Exchanger Capital Cost Utility Flowrate (tonne/hr) Cost($/year)
E-302 $ 149,000 cw 89.4 $ 35,800
E-303 $ 975,000 lps 162. $11,400,000
E-304 $4,000,000 cw 1130. $ 452,000
E-305 $ 41,500 lps 0.0322 $ 2,270
E-306 $ 60,000 cw 39.0 $ 15,600
E-309 $ 16,000 lps 0.364 $ 25,600
E-310 $ 21,200 cw 4.28 $ 1,710
Total Utilities Cost $ 12,000,000
NPV utilities, 20 years, 10% discount rate $103,400,000
TOTAL Capital Cost $ 5,300,000
TOTAL
COST $108,700,000
It is clear from these numbers that the bulk of the cost of the
suggested design comes from the low pressure steam that is fed to the
solvent recovery tower reboiler, E-303. By adding the heat pump
loop, this cost can be avoided. Although the capital cost of the
compressor is extremely high, it, along with the refrigerant and the
expansion valve, are one time costs, and the savings in utilities
more than makes up for the necessary increase in capital investment.

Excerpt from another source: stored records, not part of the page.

===== config.mk =====
export PLATFORM = sky130hd
export DESIGN_NAME = ucie_ctl_sb_tx_fsm
export DESIGN_NICKNAME = d
export VERILOG_FILES = /design/src/rtl/ucie_ctl_sb_tx_fsm.sv
export SDC_FILE = /design/constraint.sdc
export NUM_CORES = 1
export LEC_CHECK = 0
export BUFFER_PORTS_ARGS = -buffer_cell sky130_fd_sc_hd__buf_2
export CAP_MARGIN = 20
export CORE_MARGIN = 5
export CORE_UTILIZATION = 30
export CTS_CLUSTER_DIAMETER = 60
export DETAILED_ROUTE_END_ITERATION = 12
export GPL_ROUTABILITY_DRIVEN = 0
export PLACE_DENSITY = 0.46
export SLEW_MARGIN = 30
export SYNTH_ARGS = -nofsm -noshare
export SYNTH_HDL_FRONTEND = slang
export SYNTH_SLANG_ARGS = --single-unit

===== constraint.sdc =====
create_clock -name i_clk -period 3.4 [get_ports i_clk]
set_input_delay 0.17 -clock i_clk [delete_from_list [all_inputs] [get_ports i_clk]]
set_output_delay 0.17 -clock i_clk [all_outputs]
set_load 0.05 [all_outputs]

The electricity needed to run the compressor was priced at
$0.04/kWhr. With a necessary power input of 6.14 MW, the electricity
needed to power the compressor system totals $3.2 million. Although
this is no small utilities cost, it is significantly smaller than the
$12 million cost of the suggested design. All capital and operating
costs associated with the optimized design can be found in Table
6.
Equipment* Capital Cost Utility Utility Flowrate(tonne/hr) Utility Cost($/year)

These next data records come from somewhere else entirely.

$ cat src/rtl/i2c_wr_scheduler.sv
// ---------------------------------------------------------------------------
// i2c_wr_scheduler
//
// Shares one single-block-write I2C actuator among NUM_REQ requesters.
// A round-robin arbiter picks a pending requester while the actuator is idle.
// The scheduler then latches that requester's 7-bit target address and data
// byte. It issues the write command and waits for the actuator to finish. It
// retries after actuator errors, up to MAX_RETRY times. Every attempt is
// bounded by a TIMEOUT-cycle watchdog. Each request ends with a one-cycle
// done pulse, plus an error pulse on failure.
//
// Ports
//   clk          : clock, all logic on the rising edge
//   rst_n        : synchronous active-low reset
//   i_req        : level request per requester, held until its done pulse
//   i_taaddr     : packed 7-bit target addresses, requester k at [7k+6:7k]
//   i_wdata      : packed write bytes, requester k at [8k+7:8k]
//   o_gnt        : one-hot owner, high from ISSUE through RESP
//   o_done       : one-cycle completion pulse to the owner
//   o_err        : one-cycle failure pulse, coincident with o_done
//   o_busy       : high whenever the scheduler is not idle
//   o_apb_dv     : actuator command valid
//   o_write      : actuator write select, only high with o_apb_dv
//   o_taaddr6_0  : latched target address
//   o_wdata      : latched write byte
//   i_act_rdy    : actuator ready/busy-bar (1 = idle)
//   i_i2c_err    : actuator error indication
// ---------------------------------------------------------------------------
module i2c_wr_scheduler #(
  parameter int NUM_REQ   = 4,
  parameter int TIMEOUT   = 1023,
  parameter int MAX_RETRY = 2
) (
  input  logic                 clk,
  input  logic                 rst_n,
  input  logic [NUM_REQ-1:0]   i_req,
  input  logic [7*NUM_REQ-1:0] i_taaddr,
  input  logic [8*NUM_REQ-1:0] i_wdata,
  output logic [NUM_REQ-1:0]   o_gnt,
  output logic [NUM_REQ-1:0]   o_done,
  output logic [NUM_REQ-1:0]   o_err,
  output logic                 o_busy,
  output logic                 o_apb_dv,
  output logic                 o_write,
  output logic [6:0]           o_taaddr6_0,
  output logic [7:0]           o_wdata,
  input  logic                 i_act_rdy,
  input  logic                 i_i2c_err
);

  localparam int IDX_W = $clog2(NUM_REQ);
  localparam int TMR_W = $clog2(TIMEOUT + 1);
  // A zero-retry build still needs a 1-bit counter to keep the logic legal.
  localparam int RTY_W = (MAX_RETRY > 0) ? $clog2(MAX_RETRY + 1) : 1;

  localparam logic [TMR_W-1:0] TMR_LIMIT = TMR_W'(TIMEOUT);
  localparam logic [RTY_W-1:0] RTY_LIMIT = RTY_W'(MAX_RETRY);

  typedef enum logic [1:0] {
    S_IDLE  = 2'd0,
    S_ISSUE = 2'd1,
    S_WAIT  = 2'd2,
    S_RESP  = 2'd3
  } state_t;

  state_t             state_q;
  logic [IDX_W-1:0]   ptr_q;
  logic [IDX_W-1:0]   idx_q;
  logic [TMR_W-1:0]   timer_q;
  logic [RTY_W-1:0]   retry_q;
  logic               err_seen_q;
  logic [NUM_REQ-1:0] gnt_q;
  logic [NUM_REQ-1:0] done_q;
  logic [NUM_REQ-1:0] err_q;
  logic               busy_q;
  logic               apb_dv_q;
  logic               write_q;
  logic [6:0]         taaddr_q;
  logic [7:0]         wdata_q;

  // Unpack the per-requester operand buses.
  logic [6:0] addr_arr [NUM_REQ];
  logic [7:0] data_arr [NUM_REQ];

  for (genvar gi = 0; gi < NUM_REQ; gi++) begin : g_unpack
    assign addr_arr[gi] = i_taaddr[7*gi +: 7];
    assign data_arr[gi] = i_wdata[8*gi +: 8];
  end

  // Round-robin pick: scan from ptr+1 upward with wrap.
  // The last owner (ptr) is therefore checked last.
  logic             win_vld_d;
  logic [IDX_W-1:0] win_idx_d;
  logic [IDX_W-1:0] cand_d;

  always_comb begin
    win_vld_d = 1'b0;
    win_idx_d = '0;
    cand_d    = '0;
    for (int i = 1; i <= NUM_REQ; i++) begin
      cand_d = IDX_W'((int'(ptr_q) + i) % NUM_REQ);
      if (!win_vld_d && i_req[cand_d]) begin
        win_vld_d = 1'b1;
        win_idx_d = cand_d;
      end
    end
  end

  // An error on the sample that ends the attempt still counts for that attempt.
  logic err_now;
  assign err_now = err_seen_q | i_i2c_err;

  always_ff @(posedge clk) begin
    if (!rst_n) begin
      state_q    <= S_IDLE;
      ptr_q      <= IDX_W'(NUM_REQ - 1);
      idx_q      <= '0;
      timer_q    <= '0;
      retry_q    <= '0;
      err_seen_q <= 1'b0;
      gnt_q      <= '0;
      done_q     <= '0;
      err_q      <= '0;
      busy_q     <= 1'b0;
      apb_dv_q   <= 1'b0;
      write_q    <= 1'b0;
      taaddr_q   <= '0;
      wdata_q    <= '0;
    end else begin
      done_q <= '0;
      err_q  <= '0;
      case (state_q)
        S_IDLE: begin
          if (i_act_rdy && win_vld_d) begin
            state_q          <= S_ISSUE;
            idx_q            <= win_idx_d;
            gnt_q            <= '0;
            gnt_q[win_idx_d] <= 1'b1;
            taaddr_q         <= addr_arr[win_idx_d];
            wdata_q          <= data_arr[win_idx_d];
            retry_q          <= '0;
            err_seen_q       <= 1'b0;
            timer_q          <= '0;
            busy_q           <= 1'b1;
            apb_dv_q         <= 1'b1;
            write_q          <= 1'b1;
          end
        end

        S_ISSUE: begin
          if (timer_q == TMR_LIMIT) begin
            // The actuator never took the command: fail without retry.
            state_q       <= S_RESP;
            apb_dv_q      <= 1'b0;
            write_q       <= 1'b0;
            done_q[idx_q] <= 1'b1;
            err_q[idx_q]  <= 1'b1;
          end else begin
            timer_q <= timer_q + TMR_W'(1);
            if (!i_act_rdy) begin
              state_q  <= S_WAIT;
              apb_dv_q <= 1'b0;
              write_q  <= 1'b0;
            end
          end
        end

        S_WAIT: begin
          if (timer_q == TMR_LIMIT) begin
            state_q       <= S_RESP;
            done_q[idx_q] <= 1'b1;
            err_q[idx_q]  <= 1'b1;
          end else begin
            timer_q <= timer_q + TMR_W'(1);
            if (i_i2c_err) begin
              err_seen_q <= 1'b1;
            end
            if (i_act_rdy) begin
              if (err_now && (retry_q < RTY_LIMIT)) begin
                // Re-issue the same latched command with a fresh timer.
                state_q    <= S_ISSUE;
                retry_q    <= retry_q + RTY_W'(1);
                err_seen_q <= 1'b0;
                timer_q    <= '0;
                apb_dv_q   <= 1'b1;
                write_q    <= 1'b1;
              end else begin
                state_q       <= S_RESP;
                done_q[idx_q] <= 1'b1;
                err_q[idx_q]  <= err_now;
              end
            end
          end
        end

        S_RESP: begin
          state_q <= S_IDLE;
          ptr_q   <= idx_q;
          gnt_q   <= '0;
          busy_q  <= 1'b0;
        end

        default: begin
          state_q <= S_IDLE;
        end
      endcase
    end
  end

  assign o_gnt       = gnt_q;
  assign o_done      = done_q;
  assign o_err       = err_q;
  assign o_busy      = busy_q;
  assign o_apb_dv    = apb_dv_q;
  assign o_write     = write_q;
  assign o_taaddr6_0 = taaddr_q;
  assign o_wdata     = wdata_q;

endmodule

$ cat config.mk
export PLATFORM = sky130hd
export DESIGN_NAME = i2c_wr_scheduler
export DESIGN_NICKNAME = d
export VERILOG_FILES = /design/src/rtl/i2c_wr_scheduler.sv
export SDC_FILE = /design/constraint.sdc
export NUM_CORES = 1
export LEC_CHECK = 0
export BUFFER_PORTS_ARGS = -buffer_cell sky130_fd_sc_hd__buf_4
export CORE_UTILIZATION = 54
export CTS_CLUSTER_DIAMETER = 120
export CTS_CLUSTER_SIZE = 30
export DETAILED_ROUTE_END_ITERATION = 8
export GPL_TIMING_DRIVEN = 0
export PLACE_DENSITY = 0.95
export REMOVE_ABC_BUFFERS = 1
export SYNTH_ARGS = -nofsm -noshare
export SYNTH_HDL_FRONTEND = slang
export SYNTH_SLANG_ARGS = --single-unit
$ cat constraint.sdc
create_clock -name clk -period 3.6 [get_ports clk]
set_input_delay 0.72 -clock clk [delete_from_list [all_inputs] [get_ports clk]]
set_output_delay 0.72 -clock clk [all_outputs]
set_load 0.02 [all_outputs]
## Yosys cells after proc, flatten, opt, wreduce, memory -nomap -nowiden

Index checks and enable logic that the tools add are counted.

- Bits in registers: 48
- Latch bits: 0
- Bits in writable memories: 0
- Bits in read-only memories: 0
- Input port bits: 68
- Output and inout port bits: 30
- Memories kept: 0

- Add/sub/neg operators: 6
- $mul: 0
- Div/mod/pow operators: 0
- Magnitude comparators: 10
- Equality and inequality tests: 11
- Shifts and indexed selects: 0
- Multiplexer cells: 69
- Bitwise operators: 3
- Reduce and logical (&&, ||, !) cells: 21

Operators by type and width:

| kind | number |
|---|---|
| $mux 10 | 5 |
| $mux 4 | 8 |
| $pmux 10 s3 | 1 |
| $mux 2 | 14 |
| $pmux 4 s2 | 3 |
| $mux 1 | 21 |
| $lt 2x3->1 const B | 6 |
| $bmux 8 s2 | 1 |
| $mux 8 | 2 |
| $bmux 7 s2 | 1 |
| $mux 7 | 2 |
| $add 10x1->10 const B | 1 |
| $eq 10x10->1 const B | 1 |
| $ne 2x2->1 const B | 5 |
| $bmux 1 s2 | 4 |
| $pmux 2 s4 | 1 |
| $logic_and 1x1->1 | 7 |
| $add 2x1->2 const B | 3 |
| $ne 3x3->1 const B | 2 |
| $reduce_and 3->1 | 2 |
| $reduce_and 6->1 | 1 |
| $reduce_and 5->1 | 1 |
| $add 2x2->2 const B | 2 |
| $and 4x4->4 | 1 |
| other kinds (17) | 25 |

## Depth between registers and ports, before layout

- Depth in word-level cells: 19
- Mapped depth: 8
- Gate-level depth less buffers: 7

## Least setup slack after synthesis

No wires, ideal clock.

- Kind: input port to flip-flop
- Start point: input port i_req[1]
- End point: register taaddr_q[0], in the netlist o_taaddr6_0[0]
- Data arrival time: 1.823 ns
- Required time: 3.472 ns
- Path slack: 1.649 ns
- Stages: 6
- Cells stage by stage: or4_4 > nand4_1 > or2_1 > buf_4 > buf_6 > o211ai_2

- Cells in the longest elaborated chain, start to end: 16

Ends and longest elaborated chain:

| item | RTL line | RTL |
|---|---|---|
| start, declared | 36 | `input logic [NUM_REQ-1:0] i_req,` |
| $bmux 1 s2 | 102 | `if (!win_vld_d && i_req[cand_d]) begin` |
| $mux 1 (not written as such) | 102 |  |
| $mux 1 | 102 |  |
| $logic_not 1->1 | 102 |  |
| $logic_and 1x1->1 | 102 |  |
| $mux 1 | 102 |  |
| $logic_not 1->1 | 102 |  |
| $logic_and 1x1->1 | 102 |  |
| $mux 1 | 102 |  |
| $logic_not 1->1 | 102 |  |
| $logic_and 1x1->1 | 102 |  |
| $mux 2 | 102 |  |
| $not 2->3 (not written as such) | 139 | `taaddr_q <= addr_arr[win_idx_d];` |
| $bmux 7 s2 | 139 |  |
| $mux 7 (not written as such) (2 in a row) | 139 |  |
| end signal, assigned | 139 |  |
| end, declared | 78 | `logic [6:0] taaddr_q;` |

Several ways; a longest one is shown, not always the timed one. The select of a mux whose other input is x is not followed.
A chain may end at the register's enable or synchronous reset.

## Worst setup path in the final report

- Start point: input port i_req[1]
- End point: register taaddr_q[4], in the netlist o_taaddr6_0[4]

Same word-level chain as after synthesis.

==> metrics.txt <==
status=completed; Cell Int Power=1.11 mW; Setup TNS Final=0 ns; Cell Area, Synth=2880 um^2; Synth Instances=340; htree depth=2; path depth of the worst reg2reg path=5; Hold Buf Count CTS=0; post-DP HPWL=5270 um; Sequential cell area=961 um^2; Avg Cell Area, Syn=around 8.5 um^2; WL final=between 7000 and 8000 um; fin nets=approximately 490; Chip Height=roughly 75 um; Slew headroom=approximately 33%; min-delay src=o_taaddr6_0[6]$_SDFFE_PN0P_; CP Cell Sequence=buf_4, nand2b_1, a21o_1, and3_1, mux2i_1, o211ai_2; Slew Limit Fails=0; total gr overflow=0; initial DRC count=roughly 170; worst hold path cell count=2; clk slew on worst S/H paths=0.09 ns; f_max=341 MHz; period utilisation layout=between 80% and 90%; CTS Root Cell=clkbuf_8; gr busiest metal=met2; final hold slack=0.477 ns; DRT Pass-1 Iters=4; CP Launch Type=primary input; total clock buffers created by CTS=5; Post-Route Utilization=between 70% and 80%; number of port buffers=between 90 and 100; Cell Area, Placed=between 3000 and 4000 um^2; synth warn=0; Final Instance Area=3680 um^2; crit path kind=in -> reg; CP Max Fanout=33; Switching Fraction=approximately 37%; grt met2 use=a little over two fifths; Initial Utilization=56.4%; actual slew at the worst max-slew pin=roughly 1 ns; Layout Skew=between 0.006 and 0.007 ns; top-area cell type share of the netlist area=33.4%; multi-input logic area=roughly 1700 um^2; post-synthesis sequential area ratio=about a third; Reg-to-Reg Start=ptr_q[0]$_SDFFE_PN1P_; Routed Antenna Nets=0; ratio of cells with drive above 1 in the final layout=32.9%; dominant cells by area after synthesis=dfxtp_1 33%, mux2i_1 6.3%, o21ai_0 5.4%; clock share of power=23.1%; number of global-route vias before repair=2413; crit end category=flop; NetSw=0.639 mW; grt met3 use=3.88%; wire length of the first global-routing pass=between 10000 and 15000 um; GPL Wtd Cong=about 0.85; Clock Latency Late Sink=around 0.3 ns; Critical Path RT=about 3.8 ns; most common cell after layout, fill and taps aside=buf_4; worst path arrival time=3.10 ns; DIE WIDTH=around 75 um; Die ar.=5630 um^2; area of the core=about 5100 um^2; Hold Path Sink=o_taaddr6_0[6]$_SDFFE_PN0P_; Remaining DRCs=0; RSZ-0062 raised after global routing=no; Max Cap Viol=0; CTS tree=done; P&R area growth vs syn=27.7%; cell accounting for the most synthesized area=dfxtp_1; final setup fails=0; FILL cells=378; Worst R2R Setup Slack=just under 0.8 ns; LEAKAGE=1.62 nW; worst-path cell with the longest stage delay=and3_1; total number of vias=2805; Cell Rows=26; antenna cell count=0; WL per Instance=~15 um; Cell variety after synth=slightly above 50; Largest stage delay, worst path=between 0.9 and 1 ns; Max Buffers Root-to-Sink=2; HP Class=reg -> reg; Main synth FF type=dfxtp_1; Reg-to-Reg End=o_taaddr6_0[4]$_SDFFE_PN0P_; largest net degree at the start of global routing=34; Clock Sink Count=48; number of gates resized after cts=0; Comb power frac=roughly two fifths; most frequent cells in the layout=97 x buf_4, 48 x dfxtp_1, 31 x o21ai_0, 24 x inv_1, 20 x nand2_1; initial antenna violation count=0; average via count per standard cell=about 5.7; asr flop ratio synth=0%; # Post-CTS Setup Buffers=0; Fin. Hold Viols=0; Tmin final=between 2 and 3 ns; total track usage=between 20% and 30%; I/O pin count=98; Yosys reg bits=between 40 and 50; part of the power in registers=37.9%; PD cells=between 400 and 500 nW/um^2; met1 usage=between 30% and 40%; Post-synth EDFFs=0; maximum VDD drop=372 uV
layer usage:
layer,share of wire (%),vias up
met1,41,1293
li1,-,1397
met3,5.3,15
met2,52,100
met5,0,-
met4,1.8,0
worst max-delay path by stage:
stage                                        to  startpoint  slack [ns]
finish              o_taaddr6_0[4]$_SDFFE_PN0P_    i_req[1]        0.67
global route            o_wdata[0]$_SDFFE_PN0P_    i_req[1]        0.52
CTS                 o_taaddr6_0[4]$_SDFFE_PN0P_    i_req[1]        0.70
detailed placement  o_taaddr6_0[4]$_SDFFE_PN0P_    i_req[1]        0.40
global placement    o_taaddr6_0[4]$_SDFFE_PN0P_    i_req[1]       -0.14
floorplan           o_taaddr6_0[0]$_SDFFE_PN0P_    i_req[1]        0.70
through the flow:
stage | cells | power [mW] | worst slack, ns
after floorplan | 314 | 1.10 | 0.701
after global placement | 481 | 1.32 | -0.141
after detailed placement | 482 | 1.35 | 0.401
after CTS | 490 | 1.75 | 0.695
after global routing | 490 | 1.84 | 0.524
final | 490 | 1.75 | 0.668
final cells by class:
class                           count  area share (%)
Tap cell                           70            2.38
Multi-Input combinational cell    242            45.7
Inverter                           24            2.45
Timing Repair Buffer               98            20.2
Sequential cell                    48            26.1
Clock buffer                        5            1.87
Clock inverter                      3            1.29
cells in the mapped netlist, types with 2 or more instances:
master,count
dfxtp_1,48
o21ai_0,31
inv_1,24
nand2_1,20
a31oi_1,19
mux2i_1,18
and4_1,17
nor2_1,17
clkbuf_1,15
nand2_2,11
nor2b_1,11
o211ai_2,10
a21oi_1,9
nand2b_1,8
nand3_1,7
o31ai_1,7
ha_1,6
o211ai_1,6
and2_1,5
buf_4,5
a32oi_1,4
nor3_1,4
buf_6,3
nand4_1,3
a2111oi_0,2
a21boi_1,2
a21o_1,2
and3_1,2
buf_2,2
registers in the layout, indices dropped and copies added (netlist names), 2 cells and up:
signal       flops
retry_q          2
ptr_q            2
idx_q            2
o_gnt            4
o_done           4
o_taaddr6_0      7
timer_q         10
o_err            4
o_wdata          8
state_q          2
power by group through the flow:
stage	combinational (mW)	clock, mW	sequential, mW
floorplan	0.367	0	0.732
global placement	0.653	0	0.667
detailed placement	0.673	0	0.674
CTS	0.678	0.406	0.662
global route	0.740	0.430	0.672
finish	0.681	0.404	0.662
worst max-delay path: cells and delay by family:
family	cells	cell delay, ns
AOI/OAI and AO/OA	2	0.83
buffers and inverters	1	0.14
muxes	1	0.36
and+or+nand+nor	2	1.05
logic make-up after synthesis:
logic type,synth area share [%]
AND/OR/NAND/NOR,23.1
AO/OA/AOI/OAI,25.9
buffers and inverters,8.43
flip-flops,33.4
multiplexers,6.65
adder cells (fa/ha/maj),2.61
No activity file was read; power rests on OpenSTA's default activity.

E-302 $ 144,000 cw 84. $ 33,600
E-303a $ 975,000 NONE - $ -
E-303b $ 975,000 lps 162. $ -
E-304a $ 4,000,000 NONE - $ -
E-304b $ 4,000,000 cw 1130. $ -
E-305a $ 41,500 NONE - $ -
E-305b $ 41,500 lps 0.0322 $ -
E-306a $ 60,000 NONE - $ -
E-306b $ 60,000 cw 39.0 $ -
E-309 $ 11,900 NONE - $ -
E-310 $ 10,000 cw 0.856 $ 342
AC-100 $ 201,000 Electricity
Compressor, $38,000,000 4000 kW $ 3,200,000.00
Drive, and Electricity
Valve
Refrigerant $ 180.00
Total Utilities Cost $ 3,234,000
NPV utilities, 20 years, 10% discount rate $28,000,000
TOTAL Capital Cost $48,500,000
TOTAL COST $76,500,000
* Where backup exchangers are used, main
exchangers are designated "a", and auxiliary exchangers are
designated "b"
The effect of the decrease in operating cost is amplified when the
present value of the cost is calculated for a twenty-year plant life.

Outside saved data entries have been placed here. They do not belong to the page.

--- src/rtl/uart_tx_wide.sv ---
// uart_tx_wide: wide-word UART transmitter.
// Sends DATA_W/8 back-to-back 8N1-style frames.
module uart_tx_wide #(
  parameter int DATA_W         = 128,
  parameter int CLKS_PER_BIT   = 868,
  parameter int PARITY_EN      = 0,
  parameter int PARITY_ODD     = 0,
  parameter int STOP_BITS      = 1,
  parameter int MSB_BYTE_FIRST = 1,
  localparam int NBYTES = DATA_W / 8,
  localparam int IW = (NBYTES > 1) ? $clog2(NBYTES) : 1
) (
  input  logic              clk,
  input  logic              rst,
  input  logic [DATA_W-1:0] in_data,
  input  logic              in_valid,
  output logic              in_ready,
  output logic              u_tx,
  output logic              busy,
  output logic              byte_done,
  output logic              word_done,
  output logic [IW-1:0]     byte_idx
);

  localparam int STOP_CLKS = STOP_BITS * CLKS_PER_BIT;
  localparam int CW = $clog2(STOP_CLKS + 1);

  localparam logic [CW-1:0] BIT_LAST  = CW'(CLKS_PER_BIT - 1);
  localparam logic [CW-1:0] STOP_LAST = CW'(STOP_CLKS - 1);
  localparam logic [CW-1:0] STOP_PRE  = CW'(STOP_CLKS - 2);
  localparam logic [IW-1:0] IDX_LAST  = IW'(NBYTES - 1);

  typedef enum logic [2:0] {
    S_IDLE,
    S_START,
    S_DATA,
    S_PARITY,
    S_STOP
  } state_t;

  state_t            state_q, state_d;
  logic [DATA_W-1:0] sh_q, sh_d;
  logic [CW-1:0]     cnt_q, cnt_d;
  logic [2:0]        bit_q, bit_d;
  logic [IW-1:0]     idx_q, idx_d;
  logic              tx_q, tx_d;
  logic              busy_q, busy_d;
  logic              bdone_q, bdone_d;
  logic              wdone_q, wdone_d;
  logic              rdy_q, rdy_d;

  logic              bit_end;
  logic              stop_pre;
  logic              stop_end;
  logic              is_last;
  logic [7:0]        byte_d;

  assign bit_end  = (cnt_q == BIT_LAST);
  assign stop_pre = (cnt_q == STOP_PRE);
  assign stop_end = (cnt_q == STOP_LAST);
  assign is_last  = (idx_q == IDX_LAST);

  // Next-state, baud timing and registered line/flag values.
  always_comb begin
    state_d = state_q;
    sh_d    = sh_q;
    cnt_d   = cnt_q + 1'b1;
    bit_d   = bit_q;
    idx_d   = idx_q;
    bdone_d = 1'b0;
    wdone_d = 1'b0;

    unique case (state_q)
      S_IDLE: begin
        cnt_d = '0;
        if (in_valid) begin
          state_d = S_START;
          sh_d    = in_data;
          idx_d   = '0;
          bit_d   = '0;
        end
      end
      S_START: begin
        if (bit_end) begin
          state_d = S_DATA;
          cnt_d   = '0;
        end
      end
      S_DATA: begin
        if (bit_end) begin
          cnt_d = '0;
          bit_d = bit_q + 3'd1;
          if (bit_q == 3'd7) begin
            state_d = (PARITY_EN != 0) ? S_PARITY : S_STOP;
          end
        end
      end
      S_PARITY: begin
        if (bit_end) begin
          state_d = S_STOP;
          cnt_d   = '0;
        end
      end
      S_STOP: begin
        if (stop_pre) begin
          bdone_d = 1'b1;
          wdone_d = is_last;
        end
        if (stop_end) begin
          cnt_d = '0;
          if (is_last) begin
            state_d = S_IDLE;
            idx_d   = '0;
          end else begin
            state_d = S_START;
            idx_d   = idx_q + 1'b1;
            if (MSB_BYTE_FIRST != 0) begin
              sh_d = sh_q << 8;
            end else begin
              sh_d = sh_q >> 8;
            end
          end
        end
      end
      default: begin
        state_d = S_IDLE;
        cnt_d   = '0;
        idx_d   = '0;
      end
    endcase

    if (MSB_BYTE_FIRST != 0) begin
      byte_d = sh_d[DATA_W-1 -: 8];
    end else begin
      byte_d = sh_d[7:0];
    end

    unique case (state_d)
      S_START:  tx_d = 1'b0;
      S_DATA:   tx_d = byte_d[bit_d];
      S_PARITY: tx_d = (PARITY_ODD != 0) ? ~(^byte_d) : ^byte_d;
      default:  tx_d = 1'b1;
    endcase

    busy_d = (state_d != S_IDLE);
    rdy_d  = (state_d == S_IDLE);
  end

  // State and output registers with synchronous reset.
  always_ff @(posedge clk) begin
    if (rst) begin
      state_q <= S_IDLE;
      sh_q    <= '0;
      cnt_q   <= '0;
      bit_q   <= '0;
      idx_q   <= '0;
      tx_q    <= 1'b1;
      busy_q  <= 1'b0;
      bdone_q <= 1'b0;
      wdone_q <= 1'b0;
      rdy_q   <= 1'b1;
    end else begin
      state_q <= state_d;
      sh_q    <= sh_d;
      cnt_q   <= cnt_d;
      bit_q   <= bit_d;
      idx_q   <= idx_d;
      tx_q    <= tx_d;
      busy_q  <= busy_d;
      bdone_q <= bdone_d;
      wdone_q <= wdone_d;
      rdy_q   <= rdy_d;
    end
  end

  assign in_ready  = rdy_q;
  assign u_tx      = tx_q;
  assign busy      = busy_q;
  assign byte_done = bdone_q;
  assign word_done = wdone_q;
  assign byte_idx  = idx_q;

endmodule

The comparison between the suggested design costs and those of the
optimized design can be seen in Figure 4.
The large increase in the capital cost is due to the addition of the heat pump loop and the back-up exchangers. Pricing information for the compressor and any necessary auxiliary equipment associated with it was obtained from Dresser-Rand. The total capital cost for the entire compressor system was $38 million. Despite the increased capital cost, over a twenty year plant life, implementation of the design that we have proposed will save an estimated $32 million, a 30% reduction in cost as compared to the suggested design.